> _Your objective_: Please take the records that follow and repeat exactly the lines starting with the line with "worst max register" and going on through the line with "endpoints found under the hold".

*** Recorded data Section Begins ***

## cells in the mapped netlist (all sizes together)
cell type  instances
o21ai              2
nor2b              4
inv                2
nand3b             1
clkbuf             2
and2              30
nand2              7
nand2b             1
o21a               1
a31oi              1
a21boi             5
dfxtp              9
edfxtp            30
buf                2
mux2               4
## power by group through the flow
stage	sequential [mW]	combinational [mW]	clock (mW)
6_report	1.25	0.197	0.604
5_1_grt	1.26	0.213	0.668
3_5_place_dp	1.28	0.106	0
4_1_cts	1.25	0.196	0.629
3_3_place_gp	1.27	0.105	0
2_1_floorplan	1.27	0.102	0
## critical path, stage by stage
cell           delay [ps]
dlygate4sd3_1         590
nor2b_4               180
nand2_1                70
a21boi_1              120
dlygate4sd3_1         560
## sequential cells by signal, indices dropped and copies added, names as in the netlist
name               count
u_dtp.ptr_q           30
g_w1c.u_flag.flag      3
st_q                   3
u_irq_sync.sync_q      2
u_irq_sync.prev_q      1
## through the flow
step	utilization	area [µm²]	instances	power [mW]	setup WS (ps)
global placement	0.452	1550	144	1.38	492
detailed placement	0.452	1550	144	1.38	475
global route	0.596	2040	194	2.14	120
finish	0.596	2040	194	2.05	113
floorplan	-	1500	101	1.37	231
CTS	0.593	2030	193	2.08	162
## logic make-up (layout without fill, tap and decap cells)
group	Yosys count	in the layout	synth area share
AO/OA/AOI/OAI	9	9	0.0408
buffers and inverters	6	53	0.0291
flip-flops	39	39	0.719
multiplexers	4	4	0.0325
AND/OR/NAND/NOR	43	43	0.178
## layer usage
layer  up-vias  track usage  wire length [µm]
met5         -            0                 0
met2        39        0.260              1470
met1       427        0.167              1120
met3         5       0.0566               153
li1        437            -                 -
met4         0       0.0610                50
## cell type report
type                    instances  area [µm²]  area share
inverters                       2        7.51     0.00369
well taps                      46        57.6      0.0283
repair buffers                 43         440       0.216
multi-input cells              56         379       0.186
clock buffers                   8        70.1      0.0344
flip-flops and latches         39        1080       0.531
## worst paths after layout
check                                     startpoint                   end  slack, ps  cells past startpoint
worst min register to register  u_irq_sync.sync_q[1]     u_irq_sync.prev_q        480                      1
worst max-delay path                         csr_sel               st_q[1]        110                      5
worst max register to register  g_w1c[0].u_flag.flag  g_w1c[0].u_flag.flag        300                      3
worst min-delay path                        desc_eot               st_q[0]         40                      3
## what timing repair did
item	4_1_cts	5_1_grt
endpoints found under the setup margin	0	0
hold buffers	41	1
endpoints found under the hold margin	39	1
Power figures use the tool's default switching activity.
### src/rtl/scr_pkg.sv
package scr_pkg;
  localparam int DATA_W  = 16;
  localparam int TIME_W  = 2 * DATA_W;
  localparam int OFS_HI  = 'h00;
  localparam int OFS_LO  = 'h04;
  localparam int OFS_ARM = 'h08;

  typedef enum logic [1:0] {
    SEL_NONE = 2'd0,
    SEL_HI   = 2'd1,
    SEL_LO   = 2'd2,
    SEL_ARM  = 2'd3
  } reg_sel_e;
endpackage

### src/rtl/scr_decode.sv
module scr_decode
  import scr_pkg::*;
#(
  parameter int ADDR_W = 8
) (
  input  logic [ADDR_W-1:0] addr,
  output reg_sel_e          sel
);
  localparam logic [ADDR_W-1:0] A_HI  = ADDR_W'(OFS_HI);
  localparam logic [ADDR_W-1:0] A_LO  = ADDR_W'(OFS_LO);
  localparam logic [ADDR_W-1:0] A_ARM = ADDR_W'(OFS_ARM);

  always_comb begin
    if (addr == A_HI)       sel = SEL_HI;
    else if (addr == A_LO)  sel = SEL_LO;
    else if (addr == A_ARM) sel = SEL_ARM;
    else                    sel = SEL_NONE;
  end
endmodule
==> src/rtl/udc_serial_chan.sv <==
module udc_serial_chan
   import udc_pkg::*;
#(
   parameter int DIV_W       = 8,
   parameter int OVS         = 16,
   parameter int SYNC_STAGES = 2
) (
   input  logic       clk,
   input  logic       rst_n,
   input  logic [2:0] reg_addr,
   input  logic       reg_wr,
   input  logic [7:0] reg_wdata,
   output logic [7:0] reg_rdata,
   input  logic       rxd,
   output logic       txd
);

   generate
      if (DIV_W < 1 || DIV_W > 8) begin : g_bad_div
         $error("DIV_W must be 1..8");
      end
      if (OVS < 4 || (OVS % 2) != 0) begin : g_bad_ovs
         $error("OVS must be even and at least 4");
      end
      if (SYNC_STAGES < 2) begin : g_bad_sync
         $error("SYNC_STAGES must be at least 2");
      end
   endgenerate

   fmt_t             fmt_q;
   logic [1:0]       ctl_q;
   logic [DIV_W-1:0] div_q;
   logic [7:0]       txbuf;
   logic [7:0]       rxbuf;
   logic             txe, rxf, ovr, frm_err, par_err;
   logic             tend;

   logic             tick;
   logic             tx_take, tx_busy;
   logic             rx_done, rx_stop_bad, rx_par_bad;
   logic [7:0]       rx_word;

   logic             wr_sts, wr_txb;

   assign wr_sts = reg_wr && (reg_addr == A_STS);
   assign wr_txb = reg_wr && (reg_addr == A_TXB);
   assign tend   = txe && !tx_busy;

   udc_baud #(.DIV_W(DIV_W)) u_baud (
      .clk  (clk),
      .rst_n(rst_n),
      .div  (div_q),
      .tick (tick)
   );

   udc_tx_shift #(.OVS(OVS)) u_tx (
      .clk    (clk),
      .rst_n  (rst_n),
      .tick   (tick),
      .enable (ctl_q[0]),
      .pending(!txe),
      .fmt    (fmt_q),
      .din    (txbuf),
      .take   (tx_take),
      .busy   (tx_busy),
      .txd    (txd)
   );

   udc_rx_shift #(.OVS(OVS), .SYNC(SYNC_STAGES)) u_rx (
      .clk     (clk),
      .rst_n   (rst_n),
      .tick    (tick),
      .enable  (ctl_q[1]),
      .rxd     (rxd),
      .fmt     (fmt_q),
      .done    (rx_done),
      .dout    (rx_word),
      .stop_bad(rx_stop_bad),
      .par_bad (rx_par_bad)
   );

   always_ff @(posedge clk or negedge rst_n) begin
      if (!rst_n) begin
         fmt_q <= '0;
         ctl_q <= '0;
         div_q <= '0;
         txbuf <= '0;
      end else if (reg_wr) begin
         case (reg_addr)
            A_FMT:   fmt_q <= fmt_t'(reg_wdata[4:0]);
            A_CTL:   ctl_q <= reg_wdata[1:0];
            A_DIV:   div_q <= reg_wdata[DIV_W-1:0];
            A_TXB:   txbuf <= reg_wdata;
            default: ;
         endcase
      end
   end

   always_ff @(posedge clk or negedge rst_n) begin
      if (!rst_n) begin
         txe     <= 1'b1;
         rxf     <= 1'b0;
         ovr     <= 1'b0;
         frm_err <= 1'b0;
         par_err <= 1'b0;
         rxbuf   <= '0;
      end else begin
         if (wr_sts) begin
            txe     <= txe     & reg_wdata[7];
            rxf     <= rxf     & reg_wdata[6];
            ovr     <= ovr     & reg_wdata[5];
            frm_err <= frm_err & reg_wdata[4];
            par_err <= par_err & reg_wdata[3];
         end
         if (tx_take) txe <= 1'b1;
         if (wr_txb)  txe <= 1'b0;
         if (rx_done && ctl_q[1]) begin
            if (rxf) begin
               ovr <= 1'b1;
            end else begin
               rxbuf <= rx_word;
               rxf   <= 1'b1;
               if (rx_stop_bad) frm_err <= 1'b1;
               if (rx_par_bad)  par_err <= 1'b1;
            end
         end
      end
   end

   always_comb begin
      case (reg_addr)
         A_FMT:   reg_rdata = {3'b000, fmt_q};
         A_CTL:   reg_rdata = {6'b0, ctl_q};
         A_DIV:   reg_rdata = 8'(div_q);
         A_TXB:   reg_rdata = txbuf;
         A_RXB:   reg_rdata = rxbuf;
         A_STS:   reg_rdata = {txe, rxf, ovr, frm_err, par_err, tend, 2'b00};
         default: reg_rdata = 8'h00;
      endcase
   end

   assert_txe_rise_R5: assert property (@(posedge clk) disable iff (!rst_n)
      $rose(txe) |-> $past(tx_take));

   assert_rxf_rise_R7: assert property (@(posedge clk) disable iff (!rst_n)
      $rose(rxf) |-> $past(rx_done && ctl_q[1]));

   assert_ovr_rise_R8: assert property (@(posedge clk) disable iff (!rst_n)
      $rose(ovr) |-> $past(rx_done && rxf));

   assert_rxbuf_hold_R8: assert property (@(posedge clk) disable iff (!rst_n)
      (rx_done && rxf) |=> $stable(rxbuf));

   assert_frm_rise_R9: assert property (@(posedge clk) disable iff (!rst_n)
      $rose(frm_err) |-> $past(rx_done && rx_stop_bad));

   assert_par_rise_R10: assert property (@(posedge clk) disable iff (!rst_n)
      $rose(par_err) |-> $past(rx_done && rx_par_bad));

   assert_no_sw_set_R11: assert property (@(posedge clk) disable iff (!rst_n)
      (wr_sts && !rx_done && !tx_take) |=>
         !($rose(rxf) || $rose(ovr) || $rose(frm_err) || $rose(par_err) || $rose(txe)));

   assert_tend_busy_R6: assert property (@(posedge clk) disable iff (!rst_n)
      tx_busy |-> !tend);

endmodule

*** Recorded data Section Ends ***

> _Response below_:
worst max register to register  g_w1c[0].u_flag.flag  g_w1c[0].u_flag.flag        300                      3
worst min-delay path                        desc_eot               st_q[0]         40                      3
## what timing repair did
item	4_1_cts	5_1_grt
endpoints found under the setup margin	0	0
hold buffers	41	1
endpoints found under the hold margin	39	1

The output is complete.